Children are indeed apt to complain when life isn’t fair. But how often do you hear them expressing delight at being treated fairly? We may get upset and angry when we feel we are not getting our fair share, even as adults. But how do we feel when we do get our just deserts?

It would be fair to say: not much.

We may feel outraged at being ripped off, or even a guilty pleasure at getting more than we deserve. But no-one feels a great joy at getting just the right and appropriate slice of the cake.

Magic mirror politics

During the election I spoke to some of the most senior members of the Lib Dem campaign team, and I asked how many people would benefit from “fairer taxes” and how much you would have to earn before it became a tax rise rather than a tax cut.  Worryingly, they couldn’t give me an answer, only that “most people” would see their taxes go down by £800. People may like the idea of fairer taxes, but few like the idea of having to pay for it. People do not accept this sort of vagueness when it comes to their money.

The tragedy is this policy was essentially a fully funded middle-class tax cut. This is the political equivalent of an open goal. Yet, being Lib Dem’s, they just couldn’t hit the target.

Fairer taxes just doesn’t resonate the same way a middle-class tax cut does. It is like selling water in the desert, but telling thirsty passers-by that you are only selling hydration supply kits – then wondering why they buy their water from the store next door.

The truth is voters do not go to the polls with a magic mirror mentality. They don’t preoccupy themselves with who is the fairest. They ask: what’s in it for me?

The Lib Dem’s need to worry more about answering this question directly, and spend less time trumpeting their virtues.

Saturday 16 October 2010

The unbearable lightness of being (a liberal democrat)
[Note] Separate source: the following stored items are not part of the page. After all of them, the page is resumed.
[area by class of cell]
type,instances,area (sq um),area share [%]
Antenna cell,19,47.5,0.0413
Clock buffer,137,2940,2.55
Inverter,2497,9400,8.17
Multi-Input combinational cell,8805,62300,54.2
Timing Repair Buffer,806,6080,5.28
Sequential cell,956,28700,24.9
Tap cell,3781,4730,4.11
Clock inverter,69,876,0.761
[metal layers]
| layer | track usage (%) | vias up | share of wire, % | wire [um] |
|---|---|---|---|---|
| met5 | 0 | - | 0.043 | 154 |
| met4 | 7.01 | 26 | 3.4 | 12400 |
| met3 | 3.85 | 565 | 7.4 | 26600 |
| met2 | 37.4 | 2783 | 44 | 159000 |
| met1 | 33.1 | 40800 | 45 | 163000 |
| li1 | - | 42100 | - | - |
## src/hdl/bda_pkg.sv

```systemverilog
// Shared types and constants for the difficulty adjustment block.
// Holds the transfer payload structs, the register file layout and the rule constants.
// No dependencies.
`default_nettype none

package bda_pkg;

  // Default datapath width of a difficulty value.
  localparam int unsigned DIFFICULTY_BITS_DEF = 64;

  // Register port layout: seven 64-bit registers at 8-byte spacing.
  localparam int unsigned CFG_DATA_W   = 64;
  localparam int unsigned CFG_ADDR_W   = 6;
  localparam int unsigned REG_ADDR_LSB = 3;

  typedef enum logic [2:0] {
    REG_HOMESTEAD      = 3'd0,
    REG_BYZANTIUM      = 3'd1,
    REG_CONSTANTINOPLE = 3'd2,
    REG_MUIR_GLACIER   = 3'd3,
    REG_LONDON         = 3'd4,
    REG_ARROW_GLACIER  = 3'd5,
    REG_MIN_DIFFICULTY = 3'd6
  } reg_idx_e;

  typedef struct packed {
    logic [63:0] homestead_fork_block;
    logic [63:0] byzantium_fork_block;
    logic [63:0] constantinople_fork_block;
    logic [63:0] muir_glacier_fork_block;
    logic [63:0] london_fork_block;
    logic [63:0] arrow_glacier_fork_block;
    logic [63:0] minimum_difficulty;
  } cfg_t;

  localparam cfg_t CFG_RESET = '{
    homestead_fork_block:      64'd1150000,
    byzantium_fork_block:      64'd4370000,
    constantinople_fork_block: 64'd7280000,
    muir_glacier_fork_block:   64'd9200000,
    london_fork_block:         64'd12965000,
    arrow_glacier_fork_block:  64'd13773000,
    minimum_difficulty:        64'd131072
  };

  typedef struct packed {
    logic [63:0] new_block_number;
    logic [63:0] new_block_time;
    logic [63:0] parent_block_difficulty;
    logic [63:0] parent_block_time;
    logic        parent_had_uncles;
  } in_t;

  typedef struct packed {
    logic [63:0] new_difficulty;
    logic        difficulty_saturated;
  } out_t;

  // Adjustment rule constants.
  localparam int unsigned STEP_SHIFT        = 11;
  localparam int unsigned HOM_BASE_MULT     = 99;
  localparam int unsigned HOM_TOP           = 100;
  localparam int unsigned BYZ_TOP_UNCLE     = 101;
  localparam int unsigned BYZ_DIV           = 9;
  localparam int unsigned HOM_DIV           = 10;
  localparam int unsigned FRONTIER_FAST_DT  = 13;
  localparam int unsigned KW                = 7;

  // Small quotients dt / 9 and dt / 10 for dt below 1024: (dt * RECIP) >> RECIP_SHIFT.
  localparam int unsigned DT_W              = 10;
  localparam int unsigned RECIP_W           = 10;
  localparam int unsigned RECIP_SHIFT       = 13;
  localparam logic [RECIP_W-1:0] RECIP_DIV9  = 10'd911;
  localparam logic [RECIP_W-1:0] RECIP_DIV10 = 10'd820;

  // Bomb term: period count n = adj / 100000 = (adj * BOMB_RECIP) >> BOMB_RECIP_SHIFT,
  // exact for adj below 2^23.
  localparam int unsigned ERA_LEN           = 100000;
  localparam int unsigned ADJ_W             = 23;
  localparam int unsigned BOMB_RECIP_W      = 24;
  localparam int unsigned BOMB_RECIP_SHIFT  = 40;
  localparam logic [BOMB_RECIP_W-1:0] BOMB_RECIP = 24'd10995117;
  localparam int unsigned N_W               = 7;
  localparam int unsigned BOMB_N_MIN        = 2;

  localparam int unsigned DELAY_BYZANTIUM   = 3000000;
  localparam int unsigned DELAY_CONST       = 5000000;
  localparam int unsigned DELAY_MUIR        = 9000000;
  localparam int unsigned DELAY_LONDON      = 9700000;
  localparam int unsigned DELAY_ARROW       = 10700000;

endpackage

`default_nettype wire

```

## src/hdl/bda_regs.sv

```systemverilog
// Register file behind the APB-style configuration port.
// Holds the fork block numbers and the minimum difficulty; uses bda_pkg.
`default_nettype none

module bda_regs import bda_pkg::*; (
  input  wire logic                  clk_i,
  input  wire logic                  rst_ni,
  input  wire logic                  psel,
  input  wire logic                  penable,
  input  wire logic                  pwrite,
  input  wire logic [CFG_ADDR_W-1:0] paddr,
  input  wire logic [CFG_DATA_W-1:0] pwdata,
  output logic      [CFG_DATA_W-1:0] prdata,
  output logic                       pready,
  output cfg_t                       cfg_o
);

  cfg_t     cfg_q, cfg_d;
  reg_idx_e idx;
  logic     wr_en;

  assign idx    = reg_idx_e'(paddr[CFG_ADDR_W-1:REG_ADDR_LSB]);
  assign wr_en  = psel && penable && pwrite;
  assign pready = 1'b1;
  assign cfg_o  = cfg_q;

  always_comb begin
    cfg_d = cfg_q;
    if (wr_en) begin
      unique case (idx)
        REG_HOMESTEAD:      cfg_d.homestead_fork_block      = pwdata;
        REG_BYZANTIUM:      cfg_d.byzantium_fork_block      = pwdata;
        REG_CONSTANTINOPLE: cfg_d.constantinople_fork_block = pwdata;
        REG_MUIR_GLACIER:   cfg_d.muir_glacier_fork_block   = pwdata;
        REG_LONDON:         cfg_d.london_fork_block         = pwdata;
        REG_ARROW_GLACIER:  cfg_d.arrow_glacier_fork_block  = pwdata;
        REG_MIN_DIFFICULTY: cfg_d.minimum_difficulty        = pwdata;
        default: ;
      endcase
    end
  end

  always_comb begin
    unique case (idx)
      REG_HOMESTEAD:      prdata = cfg_q.homestead_fork_block;
      REG_BYZANTIUM:      prdata = cfg_q.byzantium_fork_block;
      REG_CONSTANTINOPLE: prdata = cfg_q.constantinople_fork_block;
      REG_MUIR_GLACIER:   prdata = cfg_q.muir_glacier_fork_block;
      REG_LONDON:         prdata = cfg_q.london_fork_block;
      REG_ARROW_GLACIER:  prdata = cfg_q.arrow_glacier_fork_block;
      REG_MIN_DIFFICULTY: prdata = cfg_q.minimum_difficulty;
      default:            prdata = '0;
    endcase
  end

  always_ff @(posedge clk_i or negedge rst_ni) begin
    if (!rst_ni) begin
      cfg_q <= CFG_RESET;
    end else begin
      cfg_q <= cfg_d;
    end
  end

endmodule

`default_nettype wire

```

## config.mk

```make
export PLATFORM = sky130hd
export DESIGN_NAME = bda_regs
export DESIGN_NICKNAME = d
export VERILOG_FILES = /design/src/hdl/bda_pkg.sv /design/src/hdl/bda_regs.sv
export SDC_FILE = /design/constraint.sdc
export NUM_CORES = 1
export LEC_CHECK = 0
export BUFFER_PORTS_ARGS = -buffer_cell sky130_fd_sc_hd__buf_2
export CAP_MARGIN = 15
export CORE_AREA = 4 4 226 228
export CTS_BUF_LIST = sky130_fd_sc_hd__clkbuf_16
export CTS_CLUSTER_SIZE = 28
export DETAILED_ROUTE_END_ITERATION = 8
export DIE_AREA = 0 0 230 232
export PLACE_DENSITY = 0.68
export SYNTH_ARGS = -nofsm -noshare
export SYNTH_HDL_FRONTEND = slang
export SYNTH_SLANG_ARGS = --single-unit
```

## constraint.sdc

```tcl
create_clock -name clk_i -period 4.3 [get_ports clk_i]
set_input_delay 0.86 -clock clk_i [delete_from_list [all_inputs] [get_ports clk_i]]
set_output_delay 0.86 -clock clk_i [all_outputs]
set_load 0.05 [all_outputs]
```

==> load_flow_metrics.sql, run 1 <==
INSERT INTO impl_metrics (metric_group, metric, value, unit) VALUES
('clock_network', 'htreeDepth', '2', ''),
('global_route', 'vias_in_the_first_global_route', '16091', ''),
('sta', 'fin_hold_ws', '297', 'ps'),
('worst_setup_path', 'r2r-start', 'cfg_o[340]', ''),
('global_route', 'global_route.usage.total', '24.2', '%'),
('worst_setup_path', 'reg2reg_depth', '1', ''),
('sta', 'slew-limit-headroom', '41.0', '%'),
('sta', 'postLayoutSetupSlackWorst', '759', 'ps'),
('sta', 'setup_viol', '0', ''),
('sta', 'worst_clock_skew', '0', 'ps'),
('drt', 'drt_drc_violations_left', '0', ''),
('yosys', 'syn-mean-instance-area', '14.0', 'µm²'),
('drt', 'first_iter_violations', '848', ''),
('worst_setup_path', 'crit_path_start_kind', 'input pin', ''),
('worst_setup_path', 'rr_endpoint', 'cfg_o[340]', ''),
('drt', 'wire_per_inst', '24.1', 'µm'),
('drt', 'totalWireLength', '66700', 'µm'),
('yosys', 'count_of_state_elements_after_synthesis', '448', ''),
('floorplan', 'core_area', '0.0488', 'mm²'),
('worst_setup_path', 'rrSetupSlack', '3430', 'ps'),
('yosys', 'synth.lib_cells_used.distinct', '31', ''),
('yosys', 'top_post_synthesis_cells_by_count', '395 x sky130_fd_sc_hd__dfrtp_1, 363 x sky130_fd_sc_hd__mux2_2, 126 x sky130_fd_sc_hd__mux2i_1', ''),
('floorplan', 'ios', '588', ''),
('worst_hold_path', 'hold_path_class', 'in2async', ''),
('layout', 'num-fill-cells', '4269', ''),
('floorplan', 'chipHeight', '232', 'µm'),
('clock_network', 'cts-root-buf', 'sky130_fd_sc_hd__clkbuf_16', ''),
('place', 'number_of_buffers_inserted_by_port_buffering', '583', ''),
('place', 'finalWeightedCongestion', '0.850', ''),
('status', 'outcome', 'finished, final reports clean', ''),
('drt', 'number_of_vias_in_the_routed_layout', '15355', ''),
('clock_network', 'postCtsHoldBufs', '0', ''),
('yosys', 'synth_top_area_share', '46.6', '%'),
('layout', 'area_grow_syn2layout', '25.1', '%'),
('global_route', 'grt_pass1_wl', '101000', 'µm'),
('worst_setup_path', 'timing.critical_path.fanout_max', '71', ''),
('worst_setup_path', 'cp-startpoint', 'paddr[4]', ''),
('yosys', 'post-synth-top-area-cell', 'sky130_fd_sc_hd__dfrtp_1', ''),
('power', 'fin_total_pwr', '16100', 'µW'),
('worst_setup_path', 'required_time_of_the_critical_path', '3440', 'ps'),
('sta', 'setup_total_negative_slack', '0', 'ps'),
('worst_setup_path', 'crit_end', 'prdata[29]', ''),
('floorplan', 'floorplan.initialDensity', '43.4', '%'),
('yosys', 'yosys_warnings', '0', ''),
('power', 'max-vdd-ir-drop', '0.000433', 'V'),
('sta', 'finalWorstPathRequiredPeriod', '3540', 'ps'),
('clock_network', 'clk_path_buf_depth', '3', ''),
('drt', 'ant_nets', '0', ''),
('yosys', 'most_frequent_cell_after_synthesis', 'sky130_fd_sc_hd__dfrtp_1', ''),
('clock_network', 'cts.clk_slew.worst_paths', '60', 'ps'),
('global_route', 'grt.overflow.total', '0', ''),
('sta', 'rsz0062_at_grt', 'no', ''),
('worst_setup_path', 'worst_setup_path_end_kind', 'output pin', ''),
('global_route', 'grt_start_max_net_pins', '103', ''),
('yosys', 'synth_cells', '1515', ''),
('layout', 'fin_nets', '2144', ''),
('clock_network', 'cts_tree', 'done', ''),
('yosys', 'count_of_flip_flops_with_a_built_in_enable_after_synthesis', '0', ''),
('yosys', 'postSynthNetCount', '1590', ''),
('yosys', 'post_synth_instance_area', '0.0212', 'mm²'),
('clock_network', 'numClockSinks', '448', ''),
('drt', 'drt-vias-per-instance', '5.54', ''),
('clock_network', 'number_of_buffers_inserted_to_repair_setup_after_cts', '0', ''),
('sta', 'final_max_slew_viol_count', '0', ''),
('floorplan', 'die_w', '230', 'µm'),
('clock_network', 'cts_inserted_buffers', '49', ''),
('layout', 'largest_register_ff_count', '448', ''),
('power', 'p_leak', '0.0132', 'µW'),
('flow_run', 'timing.max_cap.violations', '0', ''),
('layout', 'post_route_cells_drive_above_1_share', '55.8', '%'),
('yosys', 'synth_seq_area_share', '53.2', '%');
## how the worst min path moves through the flow
stage	cells past startpoint	end	from
final	1	cfg_o[126]	rst_ni
after CTS	1	cfg_o[126]	rst_ni
after global placement	1	cfg_o[353]	cfg_o[353]
after global routing	1	cfg_o[190]	rst_ni
after detailed placement	1	cfg_o[348]	cfg_o[348]
after floorplan	0	cfg_o[0]	rst_ni
## cell type report
| cell class | instances | area (µm²) | area share [%] |
|---|---|---|---|
| sequential | 448 | 11300 | 42.5 |
| multi-input combinational | 942 | 9380 | 35.4 |
| timing repair buffer | 627 | 3520 | 13.3 |
| clock buffer | 49 | 1230 | 4.62 |
| tap | 664 | 831 | 3.13 |
| clock inverter | 39 | 273 | 1.03 |
| antenna | 2 | 5.00 | 0.0189 |
| inverter | 1 | 3.75 | 0.0142 |
## logic make-up (layout without fill, tap and decap cells)
logic type             after synthesis  count (layout)  synth area share, %
AOI/OAI and AO/OA                  160             160                 5.85
buffers and inverters              125             716                 2.79
DFF                                448             448                 53.2
muxes                              608             608                 32.6
other                                1               3               0.0177
and+or+nand+nor                    173             173                 5.54
## report_power, final
part           switching [µW]  leakage, µW  internal [µW]
combinational            4680      0.00679           1660
clock                    1690     0.000786           2300
sequential                670      0.00560           5120
total                    7040       0.0132           9080
## layout by cell type (no fill, tap or decap), drive strengths merged
| master | Yosys | final |
|---|---|---|
| a21oi | 1 | 1 |
| buf | 72 | 626 |
| bufinv | 0 | 4 |
| clkbuf | 52 | 50 |
| clkinv | 0 | 19 |
| clkinvlp | 0 | 1 |
| conb | 1 | 1 |
| dfrtp | 395 | 395 |
| dfstp | 53 | 53 |
| diode | 0 | 2 |
| inv | 1 | 16 |
| mux2 | 482 | 482 |
| mux2i | 126 | 126 |
| nand2 | 35 | 35 |
| nand2b | 2 | 2 |
| nand3 | 32 | 32 |
| nand3b | 31 | 31 |
| nand4 | 1 | 1 |
| nand4b | 63 | 63 |
| nor2 | 5 | 5 |
| nor2b | 1 | 1 |
| nor3b | 1 | 1 |
| o211a | 31 | 31 |
| o211ai | 1 | 1 |
| o21a | 63 | 63 |
| o21ai | 31 | 31 |
| o221ai | 32 | 32 |
| o32a | 1 | 1 |
| or3 | 2 | 2 |
## routing by layer
| layer | GRT usage [%] | vias up | share of wire, % |
|---|---|---|---|
| met1 | 30.1 | 8013 | 40 |
| li1 | - | 6732 | - |
| met3 | 6.17 | 117 | 7.0 |
| met4 | 7.01 | 2 | 2.7 |
| met5 | 0 | - | 0.019 |
| met2 | 41.8 | 491 | 50 |
## stage by stage
stage	cells	util [%]	instance area (µm²)
floorplan	1515	-	21200
detailed placement	2682	51.2	25000
global route	2772	54.3	26500
global placement	2682	51.2	25000
CTS	2770	54.3	26500
finish	2772	54.3	26500
## critical path, stage by stage
cell and delay [ps]:
sky130_fd_sc_hd__clkbuf_8 470, sky130_fd_sc_hd__buf_4 440, sky130_fd_sc_hd__mux2_2 390, sky130_fd_sc_hd__nand2_1 80, sky130_fd_sc_hd__o221ai_1 130, sky130_fd_sc_hd__buf_2 240
Note: power is estimated with default switching activity, not from simulation.
==> inputs of run 2 (changes only) <==
--- a/config.mk
+++ b/config.mk
@@ -7,12 +7,12 @@
 export LEC_CHECK = 0
 export BUFFER_PORTS_ARGS = -buffer_cell sky130_fd_sc_hd__buf_2
 export CAP_MARGIN = 15
-export CORE_AREA = 4 4 226 228
+export CORE_AREA = 4 4 224 226
 export CTS_BUF_LIST = sky130_fd_sc_hd__clkbuf_16
 export CTS_CLUSTER_SIZE = 28
 export DETAILED_ROUTE_END_ITERATION = 8
-export DIE_AREA = 0 0 230 232
-export PLACE_DENSITY = 0.68
+export DIE_AREA = 0 0 228 230
+export PLACE_DENSITY = 0.69
 export SYNTH_ARGS = -nofsm -noshare
 export SYNTH_HDL_FRONTEND = slang
 export SYNTH_SLANG_ARGS = --single-unit
==> constraint.sdc (replaced) <==
create_clock -name clk_i -period 3.4 [get_ports clk_i]
set_input_delay 0.68 -clock clk_i [delete_from_list [all_inputs] [get_ports clk_i]]
set_output_delay 0.68 -clock clk_i [all_outputs]
set_load 0.05 [all_outputs]
==> run 2 against run 1 <==
  * Global-route usage rose by 0.76 points
  * Register-to-register slack worse by 870 ps
  * Via count grew 0.73%
  * Largest power group unchanged
  * Sequential share of layout area shrank 0.32 points
  * Critical endpoint is now prdata[5]
  * Count of clock-buffer cells in the layout grew 2
  * Die area fell by 1.7%
  * Final cell count down 0.94%
  * Total power rose by 28%
  * Critical path depth unchanged
  * Highest routed layer unchanged
  * Core utilization is 0.99 points higher
==> load_flow_metrics.sql, run 2 (synthesis gave the netlist of run 1 again) <==
INSERT INTO impl_metrics (metric_group, metric, value, unit) VALUES
('drt', 'number_of_vias_in_the_routed_layout', '15467', ''),
('floorplan', 'core_area', '0.0483', 'mm²'),
('global_route', 'global_route.usage.total', '24.9', '%'),
('clock_network', 'postCtsHoldBufs', '0', ''),
('floorplan', 'std_cell_rows', '81', ''),
('flow_run', 'timing.max_cap.violations', '0', ''),
('sta', 'final-hold-violation-count', '0', ''),
('floorplan', 'die_w', '228', 'µm'),
('floorplan', 'floorplan.initialDensity', '43.9', '%'),
('clock_network', 'cts-root-buf', 'sky130_fd_sc_hd__clkbuf_16', ''),
('drt', 'drt_drc_violations_left', '0', ''),
('sta', 'worst_slew_pin_slew', '887', 'ps'),
('sta', 'final_max_slew_viol_count', '0', ''),
('place', 'number_of_buffers_inserted_by_port_buffering', '583', ''),
('power', 'cellPowerDensity', '773', 'mW/mm²'),
('sta', 'postLayoutSetupSlackWorst', '362', 'ps'),
('layout', 'largest_register_ff_count', '448', ''),
('clock_network', 'cts_tree', 'done', ''),
('global_route', 'met3_usage', '6.11', '%'),
('sta', 'slew-limit-headroom', '40.9', '%'),
('global_route', 'grt_pass1_wl', '103000', 'µm'),
('worst_setup_path', 'timing.critical_path.fanout_max', '63', ''),
('floorplan', 'ios', '588', ''),
('worst_setup_path', 'required_time_of_the_critical_path', '2720', 'ps'),
('global_route', 'grt.overflow.total', '0', ''),
('sta', 'setup_total_negative_slack', '0', 'ps'),
('floorplan', 'die-area', '0.0524', 'mm²'),
('layout', 'final_common_cell', 'sky130_fd_sc_hd__buf_2', ''),
('sta', 'rsz0062_at_grt', 'no', ''),
('global_route', 'vias_in_the_first_global_route', '16194', ''),
('clock_network', 'clk_path_buf_depth', '3', ''),
('global_route', 'grt_antenna_before_repair', '3', ''),
('drt', 'drt-pass1-iter-count', '7', ''),
('clock_network', 'number_of_buffers_inserted_to_repair_setup_after_cts', '0', ''),
('worst_hold_path', 'hold_path_class', 'in2async', ''),
('global_route', 'gr-max-usage-layer', 'met2', ''),
('status', 'outcome', 'finished, final reports clean', ''),
('clock_network', 'cts.clk_slew.worst_paths', '60', 'ps'),
('drt', 'totalWireLength', '67700', 'µm'),
('power', 'max-vdd-ir-drop', '0.000459', 'V'),
('clock_network', 'source_to_sink_clock_delay_at_the_later_pin_of_the_worst_skew_pair', '580', 'ps'),
('worst_setup_path', 'worst-setup-path-type', 'in2out', ''),
('floorplan', 'chipHeight', '230', 'µm'),
('layout', 'mostFrequentLayoutCells', '579 x sky130_fd_sc_hd__buf_2, 395 x sky130_fd_sc_hd__dfrtp_1, 363 x sky130_fd_sc_hd__mux2_2, 126 x sky130_fd_sc_hd__mux2i_1, 63 x sky130_fd_sc_hd__o21a_1', ''),
('layout', 'post_route_cells_drive_above_1_share', '55.9', '%'),
('drt', 'ant_nets', '0', ''),
('global_route', 'grtUsageMet2', '43.0', '%'),
('worst_setup_path', 'worst_setup_path_end_kind', 'output pin', ''),
('layout', 'area_grow_syn2layout', '26.0', '%'),
('sta', 'finalWorstPathRequiredPeriod', '3040', 'ps'),
('sta', 'clock.fmax', '329', 'MHz'),
('power', 'p_leak', '0.0133', 'µW'),
('worst_setup_path', 'crit_path_start_kind', 'input pin', ''),
('clock_network', 'numClockSinks', '448', ''),
('sta', 'final.period_utilization', '89.3', '%'),
('drt', 'wire_per_inst', '24.7', 'µm'),
('place', 'final_hpwl_dp', '44700', 'µm'),
('place', 'finalWeightedCongestion', '0.859', ''),
('global_route', 'gr-usage-met1', '31.7', '%'),
('sta', 'setup_viol', '0', ''),
('drt', 'first_iter_violations', '975', ''),
('sta', 'worst_clock_skew', '0', 'ps'),
('drt', 'drt-vias-per-instance', '5.63', ''),
('clock_network', 'htreeDepth', '2', ''),
('global_route', 'grt_start_max_net_pins', '97', ''),
('worst_setup_path', 'arrival', '2360', 'ps'),
('place', 'dp_worst_setup_slack', '364', 'ps'),
('clock_network', 'cts_inserted_buffers', '49', ''),
('clock_network', 'cts-resized-gates', '0', ''),
('layout', 'fin_nets', '2156', '');
==> run 2: changes by cell type in the layout (fill, tap and decap cells not counted), moves of 2 or more <==
cell,change
sky130_fd_sc_hd__buf_12,+7
sky130_fd_sc_hd__buf_4,+5
sky130_fd_sc_hd__clkbuf_16,+2
sky130_fd_sc_hd__clkinv_1,+3
sky130_fd_sc_hd__clkinv_2,-3
sky130_fd_sc_hd__inv_1,+2
==> run 2: report_power, final <==
part	switching, µW	leakage [µW]	internal [µW]	total (µW)
combinational	5920	0.00687	2110	8040
sequential	880	0.00560	6480	7360
clock	2170	0.000829	3070	5250
total	8980	0.0133	11700	20600
==> run 2: per-layer routing <==
metal,part of all wire [%],routed length [µm]
met1,41,27800
met5,0.022,15
met3,6.3,4280
met4,2.1,1460
met2,50,34200
==> run 2: final timing paths <==
kind | startpoint | to | slack, ps | cells after the start
max | paddr[3] | prdata[5] | 360 | 6
min | rst_ni | cfg_o[190] | 110 | 1
max reg2reg | cfg_o[372] | cfg_o[372] | 2560 | 1
min reg2reg | cfg_o[373] | cfg_o[373] | 510 | 1
max in group asynchronous | rst_ni | cfg_o[395] | 2280 | 2
min in group clk_i | pwdata[48] | cfg_o[368] | 400 | 2
==> run 2: worst max-delay path, stage by stage <==
cell                      delay (ps)
sky130_fd_sc_hd__buf_8           410
sky130_fd_sc_hd__buf_4           400
sky130_fd_sc_hd__mux2i_1         130
sky130_fd_sc_hd__o21a_1          170
sky130_fd_sc_hd__o21ai_0         220
sky130_fd_sc_hd__buf_2           320
==> run 2: cell type report <==
cell class              count  area (µm²)
fillers                  4079       21600
multi-input cells         942        9380
well taps                 622         778
repair buffers            639        3690
inverters                   1        3.75
clock buffers              51        1280
diodes                      2        5.00
flip-flops and latches    448       11300
clock inverters            41         299
==> run 2: stage by stage <==
step                instance area [µm²]  utilization, %  hold slack [ps]  power [µW]  std cells
floorplan                         21200               -              384       13200       1515
global placement                  25100            52.0              491       15300       2652
detailed placement                25100            52.0              499       15500       2652
CTS                               26700            55.3              169       20800       2744
global route                      26700            55.3              175       21400       2746
finish                            26700            55.3              108       20600       2746
==> inputs of run 3 (changes only) <==
--- a/config.mk
+++ b/config.mk
@@ -13,6 +13,7 @@
 export DETAILED_ROUTE_END_ITERATION = 8
 export DIE_AREA = 0 0 228 230
 export PLACE_DENSITY = 0.69
+export RECOVER_POWER = 50
 export SYNTH_ARGS = -nofsm -noshare
 export SYNTH_HDL_FRONTEND = slang
 export SYNTH_SLANG_ARGS = --single-unit
==> run 3 against run 2 <==
  * The run now ends with capacitance limit, slew limit left
  * Final cell count stayed put
  * Routed wire length about the same
  * Sequential cell count unchanged
  * Core utilization down 0.62 points
  * Critical path type unchanged
  * Critical endpoint unchanged
  * Largest cell class unchanged
  * Highest routed layer unchanged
Forget about the disaffected Tory right and inter-party squabbles.  It is the existential crisis of the Liberal Democrats that poses the greatest threat to the coalition. 
Poor Nick Clegg.  It wasn’t long ago that the whole country was fighting just for the chance to agree with him. Now, after just five months in government, he has become by most accounts a sort of tragic Faustian figure, selling his soul to the wicked Tories in exchange for a fancy title and a seat at the top table. 
Even more charitable interpretations cast him as a well-meaning but essentially misguided fool, discarding his principles for the promise of an AV referendum which, if current polling is to be believed, may become the most Pyrrhic of victories. 
The underlying truth, however, may be even more unpalatable to the party faithful than either of these extremes.  If Nick Clegg sold his principles, it was not by entering coalition with the Tories.  It was by masking his true beliefs and agenda from his own party and the electorate.
Take university tuition fees.  Much has been made about Clegg’s apparent U-turn since the Browne review, proposing in government a raise in fees having campaigned voraciously prior to the election to abolish them. 
But as Nick Robinson reported this week, if Nick Clegg sold out it was not in endorsing the Browne review – but in signing a pledge to abolish them in the first place.  He and his inner circle have apparently long been working to persuade their party to drop their opposition to university fees. 
He is now paying the price of this duplicity. Having campaigned hard to win the support of disaffected leftist voters with vocal opposition to tuition fees and the Iraq war, voters are now starting to experience buyer’s remorse as they get home and read the small print. A recent Yougov poll put the party on 11% - down from 23% at the general election. 
This is the essential problem for the Lib Dems.  Whilst a large chunk of their electoral support and parliamentarians hail from the social democratic wing of the party, the current leadership inner-circle are committed liberals, as suspicious of big-government as many on the Tory right. In many ways the party is suffering an existential crisis stemming inception as an alliance between Liberals and Social Democrats 30 years ago. 
And it is this intra-party friction represents the single greatest danger to the future of the coalition government.